-- Working data follows --

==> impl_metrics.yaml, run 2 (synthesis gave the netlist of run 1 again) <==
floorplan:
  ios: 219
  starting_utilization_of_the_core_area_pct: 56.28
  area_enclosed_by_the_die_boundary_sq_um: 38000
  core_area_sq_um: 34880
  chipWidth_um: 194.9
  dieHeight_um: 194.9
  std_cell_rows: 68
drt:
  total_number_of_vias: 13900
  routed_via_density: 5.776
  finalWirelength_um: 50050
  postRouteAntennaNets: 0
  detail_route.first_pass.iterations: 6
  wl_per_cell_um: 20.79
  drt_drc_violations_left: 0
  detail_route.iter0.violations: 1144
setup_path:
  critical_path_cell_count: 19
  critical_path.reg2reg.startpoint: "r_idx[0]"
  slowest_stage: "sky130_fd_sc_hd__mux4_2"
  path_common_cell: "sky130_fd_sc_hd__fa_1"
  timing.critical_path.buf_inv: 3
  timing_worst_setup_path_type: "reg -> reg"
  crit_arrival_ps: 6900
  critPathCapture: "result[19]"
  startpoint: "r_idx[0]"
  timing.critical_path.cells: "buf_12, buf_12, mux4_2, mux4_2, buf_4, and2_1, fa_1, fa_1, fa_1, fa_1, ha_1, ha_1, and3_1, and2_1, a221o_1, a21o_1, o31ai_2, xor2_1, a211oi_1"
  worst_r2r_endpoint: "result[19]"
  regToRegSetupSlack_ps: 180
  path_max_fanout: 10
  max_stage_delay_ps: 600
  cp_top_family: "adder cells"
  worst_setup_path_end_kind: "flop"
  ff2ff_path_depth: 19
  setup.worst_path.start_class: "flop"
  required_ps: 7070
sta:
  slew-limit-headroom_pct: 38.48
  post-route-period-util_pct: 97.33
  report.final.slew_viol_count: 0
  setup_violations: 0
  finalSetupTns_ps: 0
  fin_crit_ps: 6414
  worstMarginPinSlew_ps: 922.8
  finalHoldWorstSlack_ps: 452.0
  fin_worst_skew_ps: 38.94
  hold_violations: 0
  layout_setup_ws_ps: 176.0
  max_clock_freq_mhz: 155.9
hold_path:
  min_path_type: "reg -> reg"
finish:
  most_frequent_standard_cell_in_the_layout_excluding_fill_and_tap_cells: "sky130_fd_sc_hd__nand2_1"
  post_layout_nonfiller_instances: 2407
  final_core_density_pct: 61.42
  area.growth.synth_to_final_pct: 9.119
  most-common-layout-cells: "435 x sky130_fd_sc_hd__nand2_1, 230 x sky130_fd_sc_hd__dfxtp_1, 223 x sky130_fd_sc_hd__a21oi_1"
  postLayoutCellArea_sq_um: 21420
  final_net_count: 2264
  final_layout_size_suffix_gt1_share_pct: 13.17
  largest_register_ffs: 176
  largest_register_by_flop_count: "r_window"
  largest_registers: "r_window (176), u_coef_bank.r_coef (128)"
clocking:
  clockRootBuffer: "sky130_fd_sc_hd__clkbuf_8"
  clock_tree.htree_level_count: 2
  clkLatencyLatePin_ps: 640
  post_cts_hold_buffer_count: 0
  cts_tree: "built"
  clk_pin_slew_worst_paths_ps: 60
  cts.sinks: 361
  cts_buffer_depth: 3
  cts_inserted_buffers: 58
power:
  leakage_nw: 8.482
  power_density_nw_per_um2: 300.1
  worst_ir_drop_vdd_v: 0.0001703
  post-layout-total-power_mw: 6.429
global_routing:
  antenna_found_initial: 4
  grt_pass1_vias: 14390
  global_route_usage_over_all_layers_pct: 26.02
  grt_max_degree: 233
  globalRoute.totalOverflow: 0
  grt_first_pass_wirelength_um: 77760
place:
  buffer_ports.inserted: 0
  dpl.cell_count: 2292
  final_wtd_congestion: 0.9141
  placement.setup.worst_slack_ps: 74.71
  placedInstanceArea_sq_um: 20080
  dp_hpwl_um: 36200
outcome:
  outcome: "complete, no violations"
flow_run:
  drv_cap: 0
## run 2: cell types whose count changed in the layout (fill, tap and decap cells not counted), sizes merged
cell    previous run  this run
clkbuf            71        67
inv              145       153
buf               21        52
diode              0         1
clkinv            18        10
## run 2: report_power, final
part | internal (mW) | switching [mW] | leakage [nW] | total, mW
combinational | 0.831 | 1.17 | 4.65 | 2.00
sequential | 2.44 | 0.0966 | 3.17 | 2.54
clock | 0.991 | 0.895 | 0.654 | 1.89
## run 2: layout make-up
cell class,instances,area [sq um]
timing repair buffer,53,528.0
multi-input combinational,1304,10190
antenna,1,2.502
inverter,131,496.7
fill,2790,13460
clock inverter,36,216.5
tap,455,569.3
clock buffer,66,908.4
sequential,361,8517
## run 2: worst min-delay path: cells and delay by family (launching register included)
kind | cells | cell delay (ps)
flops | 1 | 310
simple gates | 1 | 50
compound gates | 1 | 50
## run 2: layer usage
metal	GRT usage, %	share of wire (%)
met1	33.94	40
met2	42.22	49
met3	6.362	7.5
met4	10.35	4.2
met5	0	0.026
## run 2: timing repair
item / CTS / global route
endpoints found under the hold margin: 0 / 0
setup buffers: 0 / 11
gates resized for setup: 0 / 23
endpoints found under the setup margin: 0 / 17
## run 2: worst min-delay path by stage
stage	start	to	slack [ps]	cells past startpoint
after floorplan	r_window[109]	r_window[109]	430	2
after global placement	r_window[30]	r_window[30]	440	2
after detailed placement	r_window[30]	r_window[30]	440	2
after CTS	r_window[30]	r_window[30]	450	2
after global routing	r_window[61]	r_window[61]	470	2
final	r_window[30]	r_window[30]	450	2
==> src/flat_wrapper.sv <==
// flat-port wrapper written by rule: the top's interface ports become plain ports
module ifetch_unit_flat import ifetch_pkg::*;
#(
  parameter logic [ADDR_W-1:0] RESET_PC  = 8'h00,
  parameter int                DEPTH     = 2,
  parameter logic [ADDR_W-1:0] PROG_LAST = 8'h4C
)
  (clk, rst_n, bus_rom_addr, bus_rom_data, bus_out_valid, bus_out_ready, bus_out_instr, bus_out_pc, bus_redirect_valid, bus_redirect_pc, bus_fault);
  ifetch_if bus_i ();
  input  logic clk;
  input  logic rst_n;
  output wire logic [$bits(bus_i.rom_addr)-1:0] bus_rom_addr;
  input wire logic [$bits(bus_i.rom_data)-1:0] bus_rom_data;
  output wire logic [$bits(bus_i.out_valid)-1:0] bus_out_valid;
  input wire logic [$bits(bus_i.out_ready)-1:0] bus_out_ready;
  output wire logic [$bits(bus_i.out_instr)-1:0] bus_out_instr;
  output wire logic [$bits(bus_i.out_pc)-1:0] bus_out_pc;
  input wire logic [$bits(bus_i.redirect_valid)-1:0] bus_redirect_valid;
  input wire logic [$bits(bus_i.redirect_pc)-1:0] bus_redirect_pc;
  output wire logic [$bits(bus_i.fault)-1:0] bus_fault;
  assign bus_rom_addr = bus_i.rom_addr;
  assign bus_i.rom_data = bus_rom_data;
  assign bus_out_valid = bus_i.out_valid;
  assign bus_i.out_ready = bus_out_ready;
  assign bus_out_instr = bus_i.out_instr;
  assign bus_out_pc = bus_i.out_pc;
  assign bus_i.redirect_valid = bus_redirect_valid;
  assign bus_i.redirect_pc = bus_redirect_pc;
  assign bus_fault = bus_i.fault;
  ifetch_unit #(.RESET_PC(RESET_PC), .DEPTH(DEPTH), .PROG_LAST(PROG_LAST)) u_core (.clk(clk), .rst_n(rst_n), .bus(bus_i));
endmodule
==> config.mk <==
export PLATFORM = sky130hd
export DESIGN_NAME = ifetch_unit_flat
export DESIGN_NICKNAME = d
export VERILOG_FILES = /design/src/rtl/ifetch_pkg.sv /design/src/rtl/ifetch_if.sv /design/src/rtl/ifetch_fifo.sv /design/src/rtl/ifetch_unit.sv /design/src/flat_wrapper.sv
export SDC_FILE = /design/constraint.sdc
export NUM_CORES = 1
export LEC_CHECK = 0
export CELL_PAD_IN_SITES_DETAIL_PLACEMENT = 1
export CELL_PAD_IN_SITES_GLOBAL_PLACEMENT = 1
export CORE_UTILIZATION = 25
export CTS_BUF_LIST = sky130_fd_sc_hd__clkbuf_4 sky130_fd_sc_hd__clkbuf_8 sky130_fd_sc_hd__clkbuf_16
export CTS_CLUSTER_DIAMETER = 30
export DETAILED_ROUTE_END_ITERATION = 12
export PLACE_DENSITY = 0.62
export SKIP_CTS_REPAIR_TIMING = 1
export SYNTH_ARGS = -nofsm -noshare
export SYNTH_HDL_FRONTEND = slang
export SYNTH_SLANG_ARGS = --single-unit
==> constraint.sdc <==
create_clock -name clk -period 1.8 [get_ports clk]
set_clock_uncertainty 0.1 [all_clocks]
set_input_delay 0.27 -clock clk [delete_from_list [all_inputs] [get_ports clk]]
set_output_delay 0.27 -clock clk [all_outputs]
set_load 0.01 [all_outputs]
$ cat src/rtl/fp_div_special_pkg.sv
`default_nettype none
// +----------------------------------------------------------------------+
// | fp_pkg : shared types and helpers for the divider special-case path  |
// | Rev 1.0                                                              |
// +----------------------------------------------------------------------+
package fp_pkg;

  typedef enum logic [2:0] {
    ZERO      = 3'd0,
    SUBNORMAL = 3'd1,
    NORMAL    = 3'd2,
    INF       = 3'd3,
    QNAN      = 3'd4,
    SNAN      = 3'd5
  } fp_class_e;

  localparam int MAX_W = 128;

  // Canonical qNaN: sign 0, exponent all ones, fraction MSB set, rest clear.
  function automatic logic [MAX_W-1:0] canonical_qnan(input int exp_w, input int frac_w);
    logic [MAX_W-1:0] r;
    r = '0;
    for (int i = 0; i < MAX_W; i++) begin
      if ((i >= frac_w - 1) && (i < frac_w + exp_w)) r[i] = 1'b1;
    end
    return r;
  endfunction

endpackage
`default_nettype wire

$ cat src/rtl/fp_div_special_classify.sv
`default_nettype none
// +----------------------------------------------------------------------+
// | fp_classify : combinational IEEE-754 operand classifier              |
// | Rev 1.0                                                              |
// +----------------------------------------------------------------------+
module fp_classify
  import fp_pkg::*;
#(
  parameter int EXP_W  = 8,
  parameter int FRAC_W = 23
) (
  input  logic [EXP_W-1:0]  exp_f,
  input  logic [FRAC_W-1:0] frac_f,
  output fp_class_e         cls
);

  always_comb begin
    cls = NORMAL;
    if (&exp_f) begin
      if (frac_f == '0)          cls = INF;
      else if (frac_f[FRAC_W-1]) cls = QNAN;
      else                       cls = SNAN;
    end else if (exp_f == '0) begin
      cls = (frac_f == '0) ? ZERO : SUBNORMAL;
    end
  end

endmodule
`default_nettype wire

$ cat src/rtl/fp_div_special.sv
`default_nettype none
// +----------------------------------------------------------------------+
// | fp_div_special : two-stage special-operand resolver for the divider  |
// | Rev 1.0                                                              |
// +----------------------------------------------------------------------+
module fp_div_special
  import fp_pkg::*;
#(
  parameter int EXP_W  = 8,
  parameter int FRAC_W = 23
) (
  input  logic                  clk,
  input  logic                  rst,
  input  logic                  in_valid,
  output logic                  in_ready,
  input  logic [EXP_W+FRAC_W:0] a,
  input  logic [EXP_W+FRAC_W:0] b,
  output logic                  out_valid,
  input  logic                  out_ready,
  output fp_class_e             a_class,
  output fp_class_e             b_class,
  output logic                  special,
  output logic [EXP_W+FRAC_W:0] sp_result,
  output logic                  q_sign,
  input  logic                  clr_status,
  output logic                  st_invalid,
  output logic                  st_divzero
);

  localparam int              W          = 1 + EXP_W + FRAC_W;
  localparam logic [MAX_W-1:0] QNAN_FULL = canonical_qnan(EXP_W, FRAC_W);
  localparam logic [W-1:0]    CANON_QNAN = QNAN_FULL[W-1:0];
  localparam logic [W-1:0]    QUIET_BIT  = {{(EXP_W+1){1'b0}}, 1'b1, {(FRAC_W-1){1'b0}}};

  fp_class_e a_cls_w, b_cls_w;

  logic         s1_valid_q, s1_valid_d;
  logic [W-1:0] s1_a_q, s1_a_d, s1_b_q, s1_b_d;
  fp_class_e    s1_a_class_q, s1_a_class_d, s1_b_class_q, s1_b_class_d;
  logic         s1_sign_q, s1_sign_d;

  logic         s2_valid_q, s2_valid_d;
  fp_class_e    s2_a_class_q, s2_a_class_d, s2_b_class_q, s2_b_class_d;
  logic         s2_special_q, s2_special_d;
  logic [W-1:0] s2_result_q, s2_result_d;
  logic         s2_sign_q, s2_sign_d;
  logic         s2_invalid_q, s2_invalid_d, s2_divzero_q, s2_divzero_d;

  logic         st_invalid_q, st_invalid_d, st_divzero_q, st_divzero_d;

  logic         s2_load, s1_load, out_fire;
  logic         res_special, res_invalid, res_divzero;
  logic [W-1:0] res_value;
  logic         a_nan, b_nan, a_zero, b_zero, a_inf, b_inf;

  fp_classify #(.EXP_W(EXP_W), .FRAC_W(FRAC_W)) u_cls_a (
    .exp_f (a[FRAC_W +: EXP_W]),
    .frac_f(a[FRAC_W-1:0]),
    .cls   (a_cls_w)
  );

  fp_classify #(.EXP_W(EXP_W), .FRAC_W(FRAC_W)) u_cls_b (
    .exp_f (b[FRAC_W +: EXP_W]),
    .frac_f(b[FRAC_W-1:0]),
    .cls   (b_cls_w)
  );

  // Each stage loads when empty or when its occupant leaves this cycle.
  assign s2_load  = !s2_valid_q || out_ready;
  assign s1_load  = !s1_valid_q || s2_load;
  assign in_ready = !rst && s1_load;
  assign out_fire = s2_valid_q && out_ready;

  always_comb begin
    s1_valid_d   = s1_valid_q;
    s1_a_d       = s1_a_q;
    s1_b_d       = s1_b_q;
    s1_a_class_d = s1_a_class_q;
    s1_b_class_d = s1_b_class_q;
    s1_sign_d    = s1_sign_q;
    if (s1_load) begin
      s1_valid_d = in_valid;
      if (in_valid) begin
        s1_a_d       = a;
        s1_b_d       = b;
        s1_a_class_d = a_cls_w;
        s1_b_class_d = b_cls_w;
        s1_sign_d    = a[W-1] ^ b[W-1];
      end
    end
  end

  always_comb begin
    a_nan       = (s1_a_class_q == QNAN) || (s1_a_class_q == SNAN);
    b_nan       = (s1_b_class_q == QNAN) || (s1_b_class_q == SNAN);
    a_zero      = (s1_a_class_q == ZERO);
    b_zero      = (s1_b_class_q == ZERO);
    a_inf       = (s1_a_class_q == INF);
    b_inf       = (s1_b_class_q == INF);
    res_special = 1'b1;
    res_value   = '0;
    res_invalid = (s1_a_class_q == SNAN) || (s1_b_class_q == SNAN);
    res_divzero = 1'b0;
    if (a_nan) begin
      res_value = s1_a_q | QUIET_BIT;
    end else if (b_nan) begin
      res_value = s1_b_q | QUIET_BIT;
    end else if ((a_zero && b_zero) || (a_inf && b_inf)) begin
      res_value   = CANON_QNAN;
      res_invalid = 1'b1;
    end else if (a_inf) begin
      res_value = {s1_sign_q, {EXP_W{1'b1}}, {FRAC_W{1'b0}}};
    end else if (b_zero) begin
      res_value   = {s1_sign_q, {EXP_W{1'b1}}, {FRAC_W{1'b0}}};
      res_divzero = 1'b1;
    end else if (a_zero || b_inf) begin
      res_value = {s1_sign_q, {(W-1){1'b0}}};
    end else begin
      res_special = 1'b0;
    end
  end

  always_comb begin
    s2_valid_d   = s2_valid_q;
    s2_a_class_d = s2_a_class_q;
    s2_b_class_d = s2_b_class_q;
    s2_special_d = s2_special_q;
    s2_result_d  = s2_result_q;
    s2_sign_d    = s2_sign_q;
    s2_invalid_d = s2_invalid_q;
    s2_divzero_d = s2_divzero_q;
    if (s2_load) begin
      s2_valid_d = s1_valid_q;
      if (s1_valid_q) begin
        s2_a_class_d = s1_a_class_q;
        s2_b_class_d = s1_b_class_q;
        s2_special_d = res_special;
        s2_result_d  = res_value;
        s2_sign_d    = s1_sign_q;
        s2_invalid_d = res_invalid;
        s2_divzero_d = res_divzero;
      end
    end
  end

  // Set has priority over clear when both land in the same cycle.
  always_comb begin
    st_invalid_d = (st_invalid_q && !clr_status) || (out_fire && s2_invalid_q);
    st_divzero_d = (st_divzero_q && !clr_status) || (out_fire && s2_divzero_q);
  end

  always_ff @(posedge clk) begin
    if (rst) begin
      s1_valid_q   <= 1'b0;
      s1_a_q       <= '0;
      s1_b_q       <= '0;
      s1_a_class_q <= ZERO;
      s1_b_class_q <= ZERO;
      s1_sign_q    <= 1'b0;
      s2_valid_q   <= 1'b0;
      s2_a_class_q <= ZERO;
      s2_b_class_q <= ZERO;
      s2_special_q <= 1'b0;
      s2_result_q  <= '0;
      s2_sign_q    <= 1'b0;
      s2_invalid_q <= 1'b0;
      s2_divzero_q <= 1'b0;
      st_invalid_q <= 1'b0;
      st_divzero_q <= 1'b0;
    end else begin
      s1_valid_q   <= s1_valid_d;
      s1_a_q       <= s1_a_d;
      s1_b_q       <= s1_b_d;
      s1_a_class_q <= s1_a_class_d;
      s1_b_class_q <= s1_b_class_d;
      s1_sign_q    <= s1_sign_d;
      s2_valid_q   <= s2_valid_d;
      s2_a_class_q <= s2_a_class_d;
      s2_b_class_q <= s2_b_class_d;
      s2_special_q <= s2_special_d;
      s2_result_q  <= s2_result_d;
      s2_sign_q    <= s2_sign_d;
      s2_invalid_q <= s2_invalid_d;
      s2_divzero_q <= s2_divzero_d;
      st_invalid_q <= st_invalid_d;
      st_divzero_q <= st_divzero_d;
    end
  end

  assign out_valid  = s2_valid_q;
  assign a_class    = s2_a_class_q;
  assign b_class    = s2_b_class_q;
  assign special    = s2_special_q;
  assign sp_result  = s2_result_q;
  assign q_sign     = s2_sign_q;
  assign st_invalid = st_invalid_q;
  assign st_divzero = st_divzero_q;

endmodule
`default_nettype wire

$ cat config.mk
export PLATFORM = sky130hd
export DESIGN_NAME = fp_div_special
export DESIGN_NICKNAME = d
export VERILOG_FILES = /design/src/rtl/fp_div_special_pkg.sv /design/src/rtl/fp_div_special_classify.sv /design/src/rtl/fp_div_special.sv
export SDC_FILE = /design/constraint.sdc
export NUM_CORES = 1
export LEC_CHECK = 0
export ABC_CLOCK_PERIOD_IN_PS = 2000
export CELL_PAD_IN_SITES_DETAIL_PLACEMENT = 1
export CELL_PAD_IN_SITES_GLOBAL_PLACEMENT = 2
export CORE_ASPECT_RATIO = 1.75
export CORE_MARGIN = 2
export CORE_UTILIZATION = 28
export CTS_CLUSTER_DIAMETER = 60
export CTS_CLUSTER_SIZE = 25
export DETAILED_ROUTE_END_ITERATION = 7
export GPL_TIMING_DRIVEN = 0
export PLACE_DENSITY_LB_ADDON = 0.1
export SLEW_MARGIN = 20
export SYNTH_ARGS = -nofsm -noshare
export SYNTH_HDL_FRONTEND = slang
export SYNTH_SLANG_ARGS = --single-unit
$ cat constraint.sdc
create_clock -name clk -period 2 [get_ports clk]
set_clock_uncertainty 0.15 [all_clocks]
set_input_delay 0.2 -clock clk [delete_from_list [all_inputs] [get_ports clk]]
set_output_delay 0.2 -clock clk [all_outputs]
set_load 0.02 [all_outputs]
==> flow_summary.ini <==
[worst_setup_path]
cpPeakStageDelay_ps = 310
crit_path_cell_trace = buf_2, nor2b_1, clkbuf_4, nor2_2, buf_2, a221oi_1, nor3_1
critPathMaxFanout = 10
end_kind = register
crit_path_dat_ps = 2090
critical-path-slowest-cell = buf_2
startpoint_of_the_worst_slack_reg_to_reg_timing_path = s1_a_class_q[2]$_SDFFE_PP0P_
setup.worst_path.start_class = register
critical_path_class = reg -> reg
worst_ep_required_time_ps = 2170
rr_endpoint = sp_result[20]$_SDFFE_PP0P_
cpMostUsedCell = buf_2
r2r.worst_path.cells = 7
reg2reg_slack_ps = 80

[global_routing]
first_global_vias = 4905
grt.overflow.total = 0
grtUsageMet1_pct = 22.3
gr-usage-met3_pct = 3.47
first_pass_grt_wire_length_um = 26900
grt_busiest_layer = met2
initial_antenna_violation_count = 0
grt.met2_usage_pct = 38.5
grt_start_max_net_pins = 17
global_route.usage.total_pct = 20.3

[synthesis]
mean_instance_size_in_the_synthesized_netlist_sq_um = 7.99
ys.warnings.count = 0
proportion_of_synthesized_chip_area_in_sequential_cells_pct = 49.9
ys_top_cells_by_count = 161 x nand2_1, 115 x dfxtp_1, 75 x a21oi_1
async_reset_ff_share_pct = 0
yosysMostFrequentCell = nand2_1
synth_top_cell_by_area = dfxtp_1
synth_cell_area_sq_um = 4620
synth_top_flop_cell = dfxtp_1
synthDominantCellAreaShare_pct = 49.9
yosysUniqueCellTypes = 40
synthTopCellsByArea = dfxtp_1 50%, nand2_1 13%, a21oi_1 8.1%
synth-seq-cells = 115
syn-instance-count = 578
synth_edf_count = 0
synth.net_count = 647

[sta]
final.period_utilization_pct = 95.8
worst_pin_slew_ps = 743
final-hold-violation-count = 0
slew_violations = 0
grt_setup_unrepaired = yes
setup_tns_after_final_layout_ps = 0
period_needed_ps = 1920
worst_slew_margin_rel_pct = 50.0
number_of_setup_violations_in_the_final_report = 0
peak_clock_frequency_supported_by_timing_ghz = 0.522

[cells_and_area]
finalInstanceArea_sq_um = 6590
area.growth.synth_to_final_pct = 42.7
layout-drive-gt1-share_pct = 8.66
final_util_pct = 40.4
n_antenna_cell = 0
design.final.nets = 774
instances_no_fill = 908

[hold_path]
min_to = s1_b_class_q[0]$_SDFFE_PP0P_
min-delay-start = rst
min-delay-path-class = in -> reg
holdPathStages = 2

[floorplan]
rows = 62
floorplan.die.height_um = 174
full_die_area_sq_um = 17600
width_of_the_die_um = 101
number_of_top_level_pins = 113
design.core.area_sq_um = 16300
initial_core_utilization_pct = 28.3

[placed_design]
port_buffers = 111
dp_cells = 881
place_congestion = 0.827
placed_area_sq_um = 5970
dp_hpwl_um = 13300

[power_and_ir_drop]
static_leakage_nw = 2.40
cellPowerDensity_nw_per_um2 = 963
total_power_mw = 6.35
power.ir.vdd_worst_mv = 0.533

[detailed_routing]
postRouteWirelength_um = 17600
avgRoutedWirePerCell_um = 19.4
drt_first_pass_iters = 4
routed_via_density = 5.17
drt_iter0_markers = 140
post-route-drc-count = 0
ant_nets = 0
via_count = 4697

[clock_network]
sinks_on_the_clock_net = 115
clk_latency_ps = 410
post_cts_buffers = 0
cts_htree_levels = 4
cts_inserted_buffers = 17
cts.root.buffer_cell = clkbuf_16
tritoncts_clock_tree = done
cts_buffer_depth = 2
clkTransAtPathRegs_ps = 50
postCtsHoldBufs = 0

[outcome]
run_status = completed

[flow_run]
max_cap_violations = 0
## worst max path at each step
stage / startpoint / end / depth (start not counted)
after floorplan: s1_a_class_q[0]$_SDFFE_PP0P_ / s2_invalid_q$_SDFFE_PP0P_ / 5
after global placement: out_ready / sp_result[30]$_SDFFE_PP0P_ / 7
after detailed placement: out_ready / sp_result[27]$_SDFFE_PP0P_ / 7
after CTS: s1_a_class_q[2]$_SDFFE_PP0P_ / sp_result[13]$_SDFFE_PP0P_ / 7
after global routing: s1_a_class_q[2]$_SDFFE_PP0P_ / sp_result[9]$_SDFFE_PP0P_ / 7
final: s1_a_class_q[2]$_SDFFE_PP0P_ / sp_result[20]$_SDFFE_PP0P_ / 7
## worst max-delay path, delay by kind of cell (launching register included)
| family | cells | cell delay [ps] |
|---|---|---|
| buf+inv | 3 | 680 |
| flops | 1 | 290 |
| compound gates | 1 | 130 |
| simple gates | 3 | 560 |
## flip-flops by register name, summed over array words and instances (netlist names), 3 cells and up
register,cells
sp_result,32
s1_a_q,31
s1_b_q,31
a_class,3
b_class,3
s1_a_class_q,3
s1_b_class_q,3
## cell families after synthesis
logic type / Yosys count / synth area share [%]
xor gates and xnor gates: 4 / 0.759
AOI/OAI and AO/OA: 138 / 19.2
buffers and inverters: 51 / 4.64
DFF: 115 / 49.9
and+or+nand+nor: 270 / 25.5
## per-layer routing
metal / routed length [um] / vias up
met1: 6860 / 2304
met5: 0 / -
met4: 236 / 0
met3: 567 / 17
met2: 9920 / 98
li1: - / 2278
## power by group
group	internal [mW]	total, mW	leakage [nW]	switching [mW]
registers	2.42	2.50	0.946	0.0803
clock network	2.00	3.09	0.288	1.09
logic	0.345	0.755	1.16	0.410
total	4.77	6.35	2.40	1.58
## final cells by class
type | instances | area [sq um]
Fill cell | 1968 | 9700
Sequential cell | 115 | 2300
Multi-Input combinational cell | 412 | 2120
Timing Repair Buffer | 111 | 1110
Clock buffer | 20 | 457
Tap cell | 192 | 240
Buffer | 45 | 216
Clock inverter | 10 | 134
Inverter | 3 | 11.3
## placed cells by master (no fill, tap or decap), drive strengths merged, types with 2 or more instances in the layout
| cell type | n |
|---|---|
| xnor2 | 3 |
| dfxtp | 115 |
| clkinv | 5 |
| and3b | 2 |
| nor4 | 12 |
| nand2 | 161 |
| or4 | 5 |
| a32oi | 2 |
| a211oi | 5 |
| clkinvlp | 2 |
| a21oi | 75 |
| buf | 10 |
| nand3b | 4 |
| or2 | 2 |
| clkdlybuf4s50 | 110 |
| o41ai | 3 |
| a221oi | 31 |
| clkbuf | 55 |
| nand2b | 6 |
| bufinv | 3 |
| inv | 3 |
| o211ai | 2 |
| nor3 | 26 |
| o21a | 4 |
| o21ai | 13 |
| nor2 | 39 |
| nand4 | 7 |
| nor2b | 3 |
## per-stage QoR
step / hold slack [ps] / setup WS [ps]
after floorplan: 186 / 287
after global placement: 292 / -585
after detailed placement: 301 / -628
final: 203 / 83.4
after global routing: 226 / -9.60
after CTS: 199 / 13.3
## repair_timing
action	in CTS	in global routing
pin swaps	0	0
setup endpoints to repair	73	64
resized for setup	12	10
(Power assumes the default switching activity.)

-- Working data concluded --

» **Aim of the task**
Could you set down, word for word, only the lines above from the line with "## run 2: layout make-up" to the line with "gates resized for setup: 0 / 23", including both?

» **Solution to this task**
## run 2: layout make-up
cell class,instances,area [sq um]
timing repair buffer,53,528.0
multi-input combinational,1304,10190
antenna,1,2.502
inverter,131,496.7
fill,2790,13460
clock inverter,36,216.5
tap,455,569.3
clock buffer,66,908.4
sequential,361,8517
## run 2: worst min-delay path: cells and delay by family (launching register included)
kind | cells | cell delay (ps)
flops | 1 | 310
simple gates | 1 | 50
compound gates | 1 | 50
## run 2: layer usage
metal	GRT usage, %	share of wire (%)
met1	33.94	40
met2	42.22	49
met3	6.362	7.5
met4	10.35	4.2
met5	0	0.026
## run 2: timing repair
item / CTS / global route
endpoints found under the hold margin: 0 / 0
setup buffers: 0 / 11
gates resized for setup: 0 / 23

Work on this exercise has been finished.